* **SOURCE MATERIAL**
------

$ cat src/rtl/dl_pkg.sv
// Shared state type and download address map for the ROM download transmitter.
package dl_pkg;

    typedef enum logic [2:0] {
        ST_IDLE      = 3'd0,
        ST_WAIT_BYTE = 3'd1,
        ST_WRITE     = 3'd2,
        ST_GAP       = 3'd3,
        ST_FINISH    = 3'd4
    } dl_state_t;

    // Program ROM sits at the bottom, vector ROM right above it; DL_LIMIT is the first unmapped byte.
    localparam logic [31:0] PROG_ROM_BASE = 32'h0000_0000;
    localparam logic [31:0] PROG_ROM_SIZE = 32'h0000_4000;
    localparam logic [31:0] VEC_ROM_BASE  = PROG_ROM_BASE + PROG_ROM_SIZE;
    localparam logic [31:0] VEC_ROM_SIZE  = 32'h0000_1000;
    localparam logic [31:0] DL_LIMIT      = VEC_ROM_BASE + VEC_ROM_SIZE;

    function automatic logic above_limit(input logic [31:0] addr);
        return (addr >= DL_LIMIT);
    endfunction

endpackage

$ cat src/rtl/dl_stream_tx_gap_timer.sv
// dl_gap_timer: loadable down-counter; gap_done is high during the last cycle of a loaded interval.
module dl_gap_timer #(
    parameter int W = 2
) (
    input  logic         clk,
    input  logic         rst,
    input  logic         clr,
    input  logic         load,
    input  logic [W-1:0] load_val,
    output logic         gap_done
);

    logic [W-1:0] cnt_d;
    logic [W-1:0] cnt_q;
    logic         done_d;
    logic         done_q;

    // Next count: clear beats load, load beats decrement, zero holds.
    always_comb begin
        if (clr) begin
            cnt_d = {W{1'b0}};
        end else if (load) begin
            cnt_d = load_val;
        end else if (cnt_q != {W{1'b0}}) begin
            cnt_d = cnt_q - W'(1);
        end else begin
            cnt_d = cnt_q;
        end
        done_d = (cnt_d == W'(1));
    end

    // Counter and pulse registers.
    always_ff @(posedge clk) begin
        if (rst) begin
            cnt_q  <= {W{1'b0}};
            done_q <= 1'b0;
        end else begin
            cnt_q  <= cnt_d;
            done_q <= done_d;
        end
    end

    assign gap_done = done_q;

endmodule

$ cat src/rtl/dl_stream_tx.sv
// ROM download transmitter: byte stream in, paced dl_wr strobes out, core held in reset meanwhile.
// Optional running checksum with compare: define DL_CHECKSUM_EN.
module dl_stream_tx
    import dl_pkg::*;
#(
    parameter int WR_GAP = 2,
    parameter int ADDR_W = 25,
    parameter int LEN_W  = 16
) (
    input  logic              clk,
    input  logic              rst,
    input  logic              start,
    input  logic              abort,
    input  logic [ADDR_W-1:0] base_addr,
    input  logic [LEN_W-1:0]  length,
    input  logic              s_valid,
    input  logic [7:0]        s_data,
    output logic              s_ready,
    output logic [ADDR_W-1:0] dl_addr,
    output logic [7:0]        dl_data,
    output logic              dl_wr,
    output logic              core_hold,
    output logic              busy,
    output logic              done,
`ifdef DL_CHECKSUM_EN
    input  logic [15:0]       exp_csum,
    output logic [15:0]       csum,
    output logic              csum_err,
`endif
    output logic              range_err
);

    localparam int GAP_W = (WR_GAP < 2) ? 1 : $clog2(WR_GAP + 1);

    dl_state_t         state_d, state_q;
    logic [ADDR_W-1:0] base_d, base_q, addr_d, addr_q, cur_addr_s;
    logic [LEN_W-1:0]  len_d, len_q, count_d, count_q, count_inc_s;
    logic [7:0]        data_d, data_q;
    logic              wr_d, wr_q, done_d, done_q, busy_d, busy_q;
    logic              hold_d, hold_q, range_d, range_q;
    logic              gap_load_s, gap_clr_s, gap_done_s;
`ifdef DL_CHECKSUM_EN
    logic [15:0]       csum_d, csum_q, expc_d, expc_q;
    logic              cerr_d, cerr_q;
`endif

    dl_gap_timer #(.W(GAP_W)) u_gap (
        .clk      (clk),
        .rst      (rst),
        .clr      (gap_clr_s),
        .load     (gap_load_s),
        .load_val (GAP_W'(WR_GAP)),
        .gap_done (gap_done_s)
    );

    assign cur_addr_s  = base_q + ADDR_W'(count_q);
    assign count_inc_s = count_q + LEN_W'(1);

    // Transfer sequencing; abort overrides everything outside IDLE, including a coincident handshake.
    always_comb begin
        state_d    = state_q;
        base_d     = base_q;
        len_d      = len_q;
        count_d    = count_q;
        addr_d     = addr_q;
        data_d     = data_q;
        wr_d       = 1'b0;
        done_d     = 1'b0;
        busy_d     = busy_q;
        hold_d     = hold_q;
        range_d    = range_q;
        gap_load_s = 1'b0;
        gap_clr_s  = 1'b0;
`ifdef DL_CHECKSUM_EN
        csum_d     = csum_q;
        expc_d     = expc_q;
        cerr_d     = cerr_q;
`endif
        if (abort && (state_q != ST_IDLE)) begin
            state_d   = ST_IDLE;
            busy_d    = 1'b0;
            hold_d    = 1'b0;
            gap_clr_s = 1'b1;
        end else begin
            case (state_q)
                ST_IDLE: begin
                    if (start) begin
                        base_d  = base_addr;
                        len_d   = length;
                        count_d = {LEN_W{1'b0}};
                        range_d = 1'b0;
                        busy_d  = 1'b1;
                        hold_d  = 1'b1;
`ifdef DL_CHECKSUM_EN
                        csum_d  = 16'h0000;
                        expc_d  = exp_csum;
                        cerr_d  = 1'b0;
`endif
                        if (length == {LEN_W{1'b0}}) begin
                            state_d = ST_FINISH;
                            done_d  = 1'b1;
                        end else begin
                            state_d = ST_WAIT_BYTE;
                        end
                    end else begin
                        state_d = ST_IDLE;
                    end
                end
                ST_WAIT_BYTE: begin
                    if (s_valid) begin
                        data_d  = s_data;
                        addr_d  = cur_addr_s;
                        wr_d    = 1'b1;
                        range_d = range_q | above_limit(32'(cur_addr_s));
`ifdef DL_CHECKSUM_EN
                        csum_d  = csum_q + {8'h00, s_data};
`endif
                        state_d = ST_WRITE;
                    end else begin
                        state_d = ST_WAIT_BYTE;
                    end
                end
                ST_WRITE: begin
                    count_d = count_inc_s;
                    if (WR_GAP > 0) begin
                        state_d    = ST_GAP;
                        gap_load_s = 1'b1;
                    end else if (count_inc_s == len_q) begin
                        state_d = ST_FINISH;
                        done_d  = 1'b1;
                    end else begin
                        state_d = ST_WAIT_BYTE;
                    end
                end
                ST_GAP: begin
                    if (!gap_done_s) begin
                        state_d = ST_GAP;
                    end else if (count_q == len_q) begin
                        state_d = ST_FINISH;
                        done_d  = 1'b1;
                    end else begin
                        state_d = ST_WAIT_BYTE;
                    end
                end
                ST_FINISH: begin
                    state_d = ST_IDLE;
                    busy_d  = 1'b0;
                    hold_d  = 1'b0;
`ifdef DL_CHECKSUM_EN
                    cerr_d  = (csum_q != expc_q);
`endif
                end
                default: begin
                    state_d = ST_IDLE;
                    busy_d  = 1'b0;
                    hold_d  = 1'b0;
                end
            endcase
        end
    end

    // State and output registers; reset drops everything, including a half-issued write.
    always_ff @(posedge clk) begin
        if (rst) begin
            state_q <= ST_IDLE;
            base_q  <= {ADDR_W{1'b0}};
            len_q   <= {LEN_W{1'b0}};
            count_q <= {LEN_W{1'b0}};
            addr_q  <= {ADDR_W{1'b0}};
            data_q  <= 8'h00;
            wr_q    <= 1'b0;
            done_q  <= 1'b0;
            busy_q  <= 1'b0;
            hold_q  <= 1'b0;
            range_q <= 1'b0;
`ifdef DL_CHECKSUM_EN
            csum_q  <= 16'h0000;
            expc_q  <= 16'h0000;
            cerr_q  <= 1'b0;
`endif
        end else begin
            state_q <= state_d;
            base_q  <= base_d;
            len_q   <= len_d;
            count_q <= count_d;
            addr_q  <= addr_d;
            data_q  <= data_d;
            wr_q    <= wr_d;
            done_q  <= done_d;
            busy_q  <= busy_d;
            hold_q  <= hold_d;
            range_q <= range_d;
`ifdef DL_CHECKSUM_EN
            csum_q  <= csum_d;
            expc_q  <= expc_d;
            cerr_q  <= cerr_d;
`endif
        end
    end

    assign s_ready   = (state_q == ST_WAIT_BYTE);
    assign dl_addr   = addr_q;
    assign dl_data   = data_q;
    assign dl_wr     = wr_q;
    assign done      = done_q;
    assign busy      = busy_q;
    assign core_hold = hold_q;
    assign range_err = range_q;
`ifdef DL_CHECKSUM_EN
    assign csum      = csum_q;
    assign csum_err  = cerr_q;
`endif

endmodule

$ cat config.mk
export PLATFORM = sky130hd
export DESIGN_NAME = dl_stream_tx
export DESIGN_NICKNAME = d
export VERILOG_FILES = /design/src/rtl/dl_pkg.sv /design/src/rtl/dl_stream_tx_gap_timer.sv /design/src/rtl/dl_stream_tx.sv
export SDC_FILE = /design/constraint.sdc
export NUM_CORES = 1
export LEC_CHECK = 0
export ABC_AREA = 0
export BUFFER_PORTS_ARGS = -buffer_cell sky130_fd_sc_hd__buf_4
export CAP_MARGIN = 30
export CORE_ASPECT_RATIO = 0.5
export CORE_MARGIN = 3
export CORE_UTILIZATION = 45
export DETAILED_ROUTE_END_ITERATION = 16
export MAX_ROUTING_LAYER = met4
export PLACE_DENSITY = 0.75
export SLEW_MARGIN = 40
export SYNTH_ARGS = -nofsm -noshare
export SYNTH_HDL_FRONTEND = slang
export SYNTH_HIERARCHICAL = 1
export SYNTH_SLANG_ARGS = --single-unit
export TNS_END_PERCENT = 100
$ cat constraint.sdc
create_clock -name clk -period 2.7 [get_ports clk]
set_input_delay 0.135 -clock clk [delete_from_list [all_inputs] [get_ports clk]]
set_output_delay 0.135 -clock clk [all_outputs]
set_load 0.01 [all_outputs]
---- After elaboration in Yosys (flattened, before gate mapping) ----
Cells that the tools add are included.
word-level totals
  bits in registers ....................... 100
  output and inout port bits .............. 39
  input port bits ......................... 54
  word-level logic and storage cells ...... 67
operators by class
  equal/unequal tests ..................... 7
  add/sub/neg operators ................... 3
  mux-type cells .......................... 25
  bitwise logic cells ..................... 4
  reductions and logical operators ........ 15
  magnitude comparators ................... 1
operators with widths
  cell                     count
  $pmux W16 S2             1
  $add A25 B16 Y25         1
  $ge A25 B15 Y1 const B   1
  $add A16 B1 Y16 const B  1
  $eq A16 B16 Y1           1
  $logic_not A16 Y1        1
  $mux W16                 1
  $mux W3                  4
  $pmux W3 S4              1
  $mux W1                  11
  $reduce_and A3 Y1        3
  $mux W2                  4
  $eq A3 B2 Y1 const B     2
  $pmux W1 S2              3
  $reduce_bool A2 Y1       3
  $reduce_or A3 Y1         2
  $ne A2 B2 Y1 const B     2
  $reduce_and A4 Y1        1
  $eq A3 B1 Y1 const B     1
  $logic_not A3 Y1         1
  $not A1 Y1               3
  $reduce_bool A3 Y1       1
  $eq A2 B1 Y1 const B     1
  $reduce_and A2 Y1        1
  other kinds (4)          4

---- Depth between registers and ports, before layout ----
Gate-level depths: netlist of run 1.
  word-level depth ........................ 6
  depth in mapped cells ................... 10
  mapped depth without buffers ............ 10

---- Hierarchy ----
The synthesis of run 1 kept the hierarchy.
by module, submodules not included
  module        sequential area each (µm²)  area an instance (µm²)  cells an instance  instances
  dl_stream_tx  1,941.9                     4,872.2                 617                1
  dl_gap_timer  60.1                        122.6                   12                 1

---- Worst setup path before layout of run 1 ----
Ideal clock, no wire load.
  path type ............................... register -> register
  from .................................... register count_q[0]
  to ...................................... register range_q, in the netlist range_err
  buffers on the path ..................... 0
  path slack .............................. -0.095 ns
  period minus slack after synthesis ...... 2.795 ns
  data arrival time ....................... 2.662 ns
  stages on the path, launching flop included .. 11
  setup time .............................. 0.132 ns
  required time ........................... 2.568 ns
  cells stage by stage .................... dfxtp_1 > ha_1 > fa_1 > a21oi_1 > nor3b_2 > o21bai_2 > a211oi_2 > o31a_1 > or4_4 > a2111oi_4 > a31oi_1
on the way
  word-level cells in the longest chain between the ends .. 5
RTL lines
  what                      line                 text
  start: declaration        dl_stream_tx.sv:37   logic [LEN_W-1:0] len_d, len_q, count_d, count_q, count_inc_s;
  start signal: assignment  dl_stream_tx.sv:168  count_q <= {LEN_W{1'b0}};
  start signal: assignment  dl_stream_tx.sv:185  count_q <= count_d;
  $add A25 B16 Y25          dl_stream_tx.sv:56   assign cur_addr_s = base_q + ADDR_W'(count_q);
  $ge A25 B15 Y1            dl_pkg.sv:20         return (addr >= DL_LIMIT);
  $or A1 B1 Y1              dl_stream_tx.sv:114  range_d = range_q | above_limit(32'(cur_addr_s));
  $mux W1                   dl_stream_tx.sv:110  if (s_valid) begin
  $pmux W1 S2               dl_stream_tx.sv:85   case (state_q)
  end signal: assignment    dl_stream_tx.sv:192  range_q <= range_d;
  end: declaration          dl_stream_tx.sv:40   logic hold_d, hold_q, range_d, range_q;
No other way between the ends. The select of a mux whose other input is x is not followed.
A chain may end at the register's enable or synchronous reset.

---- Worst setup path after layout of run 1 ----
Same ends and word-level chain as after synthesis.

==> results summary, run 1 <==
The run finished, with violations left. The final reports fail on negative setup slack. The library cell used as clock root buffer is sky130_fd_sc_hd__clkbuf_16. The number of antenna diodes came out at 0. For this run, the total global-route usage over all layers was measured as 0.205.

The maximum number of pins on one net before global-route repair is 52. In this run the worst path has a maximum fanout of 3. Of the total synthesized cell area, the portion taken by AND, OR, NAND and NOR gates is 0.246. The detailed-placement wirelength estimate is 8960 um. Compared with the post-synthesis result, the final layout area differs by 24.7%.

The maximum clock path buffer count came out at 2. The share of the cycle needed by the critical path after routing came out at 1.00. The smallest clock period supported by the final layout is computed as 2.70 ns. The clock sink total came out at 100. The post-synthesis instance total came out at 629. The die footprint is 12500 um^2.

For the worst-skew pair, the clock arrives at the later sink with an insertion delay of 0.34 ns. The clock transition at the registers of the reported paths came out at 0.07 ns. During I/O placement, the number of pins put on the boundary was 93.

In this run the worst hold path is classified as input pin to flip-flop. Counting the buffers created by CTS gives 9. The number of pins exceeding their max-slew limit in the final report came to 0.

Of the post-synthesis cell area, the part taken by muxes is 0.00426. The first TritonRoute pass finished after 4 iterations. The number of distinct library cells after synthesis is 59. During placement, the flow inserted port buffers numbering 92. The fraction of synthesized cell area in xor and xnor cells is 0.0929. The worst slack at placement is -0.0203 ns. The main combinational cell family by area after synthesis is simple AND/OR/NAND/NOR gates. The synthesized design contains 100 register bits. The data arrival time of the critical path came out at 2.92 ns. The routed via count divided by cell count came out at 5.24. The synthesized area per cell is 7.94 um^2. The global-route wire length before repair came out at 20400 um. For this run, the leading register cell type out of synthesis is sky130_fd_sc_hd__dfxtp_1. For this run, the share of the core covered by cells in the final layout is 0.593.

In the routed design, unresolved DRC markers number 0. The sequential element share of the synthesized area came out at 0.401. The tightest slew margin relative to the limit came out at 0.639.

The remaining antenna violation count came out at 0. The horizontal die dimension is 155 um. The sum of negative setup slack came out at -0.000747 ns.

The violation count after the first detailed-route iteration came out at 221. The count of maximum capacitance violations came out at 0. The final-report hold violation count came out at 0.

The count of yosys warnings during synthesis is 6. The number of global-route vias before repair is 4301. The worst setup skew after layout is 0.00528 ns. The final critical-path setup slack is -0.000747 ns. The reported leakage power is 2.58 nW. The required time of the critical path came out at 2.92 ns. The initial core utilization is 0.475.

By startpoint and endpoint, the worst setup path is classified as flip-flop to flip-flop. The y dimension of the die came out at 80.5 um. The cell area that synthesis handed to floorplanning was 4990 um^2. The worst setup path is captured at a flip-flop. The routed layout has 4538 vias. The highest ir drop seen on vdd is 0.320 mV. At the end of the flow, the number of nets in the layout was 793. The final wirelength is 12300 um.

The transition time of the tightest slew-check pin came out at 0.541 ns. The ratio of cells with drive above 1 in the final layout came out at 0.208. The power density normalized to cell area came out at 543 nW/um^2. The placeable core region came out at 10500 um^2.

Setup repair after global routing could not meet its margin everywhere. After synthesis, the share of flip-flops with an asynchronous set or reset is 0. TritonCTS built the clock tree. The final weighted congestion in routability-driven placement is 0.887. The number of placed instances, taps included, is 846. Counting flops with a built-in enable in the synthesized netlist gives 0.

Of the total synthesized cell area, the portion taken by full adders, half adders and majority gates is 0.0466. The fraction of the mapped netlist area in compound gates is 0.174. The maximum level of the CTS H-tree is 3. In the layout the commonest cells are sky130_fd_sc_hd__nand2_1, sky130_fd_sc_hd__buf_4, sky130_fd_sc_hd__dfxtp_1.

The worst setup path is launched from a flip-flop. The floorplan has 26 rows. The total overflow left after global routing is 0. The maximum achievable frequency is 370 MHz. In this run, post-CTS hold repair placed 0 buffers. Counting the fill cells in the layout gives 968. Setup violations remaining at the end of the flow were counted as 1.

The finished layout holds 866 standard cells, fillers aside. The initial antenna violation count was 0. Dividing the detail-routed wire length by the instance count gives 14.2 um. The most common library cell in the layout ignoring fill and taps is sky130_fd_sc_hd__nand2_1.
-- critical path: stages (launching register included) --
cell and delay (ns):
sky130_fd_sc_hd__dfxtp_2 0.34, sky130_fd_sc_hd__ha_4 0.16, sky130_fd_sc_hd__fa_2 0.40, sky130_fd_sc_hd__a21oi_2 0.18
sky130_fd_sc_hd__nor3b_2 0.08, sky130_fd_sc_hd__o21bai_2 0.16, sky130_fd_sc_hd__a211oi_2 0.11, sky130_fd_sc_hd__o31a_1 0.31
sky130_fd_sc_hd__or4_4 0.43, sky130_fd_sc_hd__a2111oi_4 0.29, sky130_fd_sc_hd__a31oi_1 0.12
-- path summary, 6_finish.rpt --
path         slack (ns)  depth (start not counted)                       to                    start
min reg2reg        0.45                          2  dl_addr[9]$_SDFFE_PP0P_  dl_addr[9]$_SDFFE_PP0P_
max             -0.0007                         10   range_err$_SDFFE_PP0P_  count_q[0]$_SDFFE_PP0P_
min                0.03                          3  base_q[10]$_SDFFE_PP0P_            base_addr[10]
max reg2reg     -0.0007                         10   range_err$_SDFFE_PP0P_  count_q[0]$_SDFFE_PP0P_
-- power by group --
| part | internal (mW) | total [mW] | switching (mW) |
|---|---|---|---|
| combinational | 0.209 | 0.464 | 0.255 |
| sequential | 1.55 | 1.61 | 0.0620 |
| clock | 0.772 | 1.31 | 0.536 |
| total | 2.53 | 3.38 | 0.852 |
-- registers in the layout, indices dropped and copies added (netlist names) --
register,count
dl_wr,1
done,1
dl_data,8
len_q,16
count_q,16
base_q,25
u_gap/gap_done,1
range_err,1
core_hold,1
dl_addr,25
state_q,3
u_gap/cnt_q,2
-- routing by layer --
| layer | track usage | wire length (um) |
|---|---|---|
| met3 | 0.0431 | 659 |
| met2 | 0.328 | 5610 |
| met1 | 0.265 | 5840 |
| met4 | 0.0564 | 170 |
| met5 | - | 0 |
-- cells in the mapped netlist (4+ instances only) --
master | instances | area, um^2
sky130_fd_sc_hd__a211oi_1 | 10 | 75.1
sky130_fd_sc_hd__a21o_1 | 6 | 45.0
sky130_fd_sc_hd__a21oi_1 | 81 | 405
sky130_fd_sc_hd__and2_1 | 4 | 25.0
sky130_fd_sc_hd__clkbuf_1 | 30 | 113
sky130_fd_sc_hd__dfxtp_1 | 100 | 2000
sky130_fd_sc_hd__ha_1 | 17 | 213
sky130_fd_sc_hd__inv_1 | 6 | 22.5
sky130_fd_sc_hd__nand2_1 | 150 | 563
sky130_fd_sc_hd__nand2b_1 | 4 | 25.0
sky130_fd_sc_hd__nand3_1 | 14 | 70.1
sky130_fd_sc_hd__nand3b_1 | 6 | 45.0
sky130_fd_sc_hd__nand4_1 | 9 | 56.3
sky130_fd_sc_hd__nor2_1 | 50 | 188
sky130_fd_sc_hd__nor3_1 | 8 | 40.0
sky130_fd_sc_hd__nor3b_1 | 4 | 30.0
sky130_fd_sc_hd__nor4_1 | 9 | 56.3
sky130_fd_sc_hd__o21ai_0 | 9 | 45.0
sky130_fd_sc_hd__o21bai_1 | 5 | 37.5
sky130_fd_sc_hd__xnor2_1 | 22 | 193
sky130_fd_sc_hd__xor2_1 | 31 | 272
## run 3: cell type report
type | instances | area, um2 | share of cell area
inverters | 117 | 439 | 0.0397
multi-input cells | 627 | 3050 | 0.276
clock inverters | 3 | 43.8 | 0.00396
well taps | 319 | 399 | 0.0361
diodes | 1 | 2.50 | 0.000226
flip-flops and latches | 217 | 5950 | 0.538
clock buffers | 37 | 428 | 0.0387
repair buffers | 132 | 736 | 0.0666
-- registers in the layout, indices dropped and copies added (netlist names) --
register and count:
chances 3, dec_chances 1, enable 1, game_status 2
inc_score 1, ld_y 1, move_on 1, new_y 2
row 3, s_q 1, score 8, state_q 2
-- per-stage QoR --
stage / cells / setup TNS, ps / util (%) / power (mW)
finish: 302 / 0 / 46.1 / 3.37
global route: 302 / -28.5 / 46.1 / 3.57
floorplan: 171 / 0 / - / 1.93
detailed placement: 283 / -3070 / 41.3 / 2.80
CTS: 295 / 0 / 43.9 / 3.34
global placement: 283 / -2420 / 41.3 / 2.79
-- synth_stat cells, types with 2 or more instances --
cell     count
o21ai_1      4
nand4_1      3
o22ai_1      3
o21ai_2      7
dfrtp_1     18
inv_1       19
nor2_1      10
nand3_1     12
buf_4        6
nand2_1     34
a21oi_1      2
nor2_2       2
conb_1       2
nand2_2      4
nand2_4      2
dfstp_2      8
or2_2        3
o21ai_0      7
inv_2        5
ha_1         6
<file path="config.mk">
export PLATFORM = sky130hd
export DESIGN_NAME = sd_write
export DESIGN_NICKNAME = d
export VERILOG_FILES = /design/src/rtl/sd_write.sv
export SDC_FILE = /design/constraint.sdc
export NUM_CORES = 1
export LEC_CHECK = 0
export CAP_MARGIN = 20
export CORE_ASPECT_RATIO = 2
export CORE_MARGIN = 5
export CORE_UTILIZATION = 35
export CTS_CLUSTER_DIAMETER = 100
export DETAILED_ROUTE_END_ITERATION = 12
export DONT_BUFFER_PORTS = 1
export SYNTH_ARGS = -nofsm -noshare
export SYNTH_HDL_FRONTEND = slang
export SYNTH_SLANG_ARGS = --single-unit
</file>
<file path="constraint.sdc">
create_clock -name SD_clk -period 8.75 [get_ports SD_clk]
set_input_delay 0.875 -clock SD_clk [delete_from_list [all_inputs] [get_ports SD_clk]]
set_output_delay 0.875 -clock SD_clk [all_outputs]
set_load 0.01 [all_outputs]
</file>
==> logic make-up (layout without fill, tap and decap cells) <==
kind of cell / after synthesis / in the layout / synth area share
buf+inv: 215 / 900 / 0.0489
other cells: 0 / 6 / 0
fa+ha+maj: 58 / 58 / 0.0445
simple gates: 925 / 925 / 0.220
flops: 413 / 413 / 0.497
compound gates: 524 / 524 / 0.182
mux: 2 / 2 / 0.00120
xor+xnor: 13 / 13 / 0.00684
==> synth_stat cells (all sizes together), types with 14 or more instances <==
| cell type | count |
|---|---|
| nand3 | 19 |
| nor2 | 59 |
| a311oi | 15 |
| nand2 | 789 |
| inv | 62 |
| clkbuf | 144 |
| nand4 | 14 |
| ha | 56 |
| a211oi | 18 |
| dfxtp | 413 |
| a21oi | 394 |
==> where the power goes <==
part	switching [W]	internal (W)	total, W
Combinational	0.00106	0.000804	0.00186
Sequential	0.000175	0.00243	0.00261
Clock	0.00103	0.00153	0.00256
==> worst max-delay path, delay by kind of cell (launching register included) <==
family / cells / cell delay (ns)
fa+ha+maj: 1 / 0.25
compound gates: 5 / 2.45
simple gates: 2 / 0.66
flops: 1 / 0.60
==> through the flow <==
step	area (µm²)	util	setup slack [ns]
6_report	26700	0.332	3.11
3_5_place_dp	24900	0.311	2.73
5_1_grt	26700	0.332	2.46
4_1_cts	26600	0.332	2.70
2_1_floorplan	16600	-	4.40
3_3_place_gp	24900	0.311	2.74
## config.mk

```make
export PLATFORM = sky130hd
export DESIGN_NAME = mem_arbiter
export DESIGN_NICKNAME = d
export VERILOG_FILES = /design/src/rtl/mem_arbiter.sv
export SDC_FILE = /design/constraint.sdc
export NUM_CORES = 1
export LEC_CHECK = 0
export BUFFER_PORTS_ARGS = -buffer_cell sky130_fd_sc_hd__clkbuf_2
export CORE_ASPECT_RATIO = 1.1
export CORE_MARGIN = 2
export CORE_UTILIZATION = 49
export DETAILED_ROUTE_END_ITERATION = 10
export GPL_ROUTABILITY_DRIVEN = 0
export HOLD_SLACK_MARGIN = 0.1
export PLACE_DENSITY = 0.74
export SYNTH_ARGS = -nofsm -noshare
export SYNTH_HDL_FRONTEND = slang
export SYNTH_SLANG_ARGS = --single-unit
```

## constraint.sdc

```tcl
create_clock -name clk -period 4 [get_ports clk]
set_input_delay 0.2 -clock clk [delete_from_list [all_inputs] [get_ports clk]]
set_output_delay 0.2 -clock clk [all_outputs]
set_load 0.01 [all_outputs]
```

------

* **WORK REQUEST**
Please return every line in the data that includes the string "types".

* **EXERCISE OUTPUT**
-- synth_stat cells, types with 2 or more instances --
==> synth_stat cells (all sizes together), types with 14 or more instances <==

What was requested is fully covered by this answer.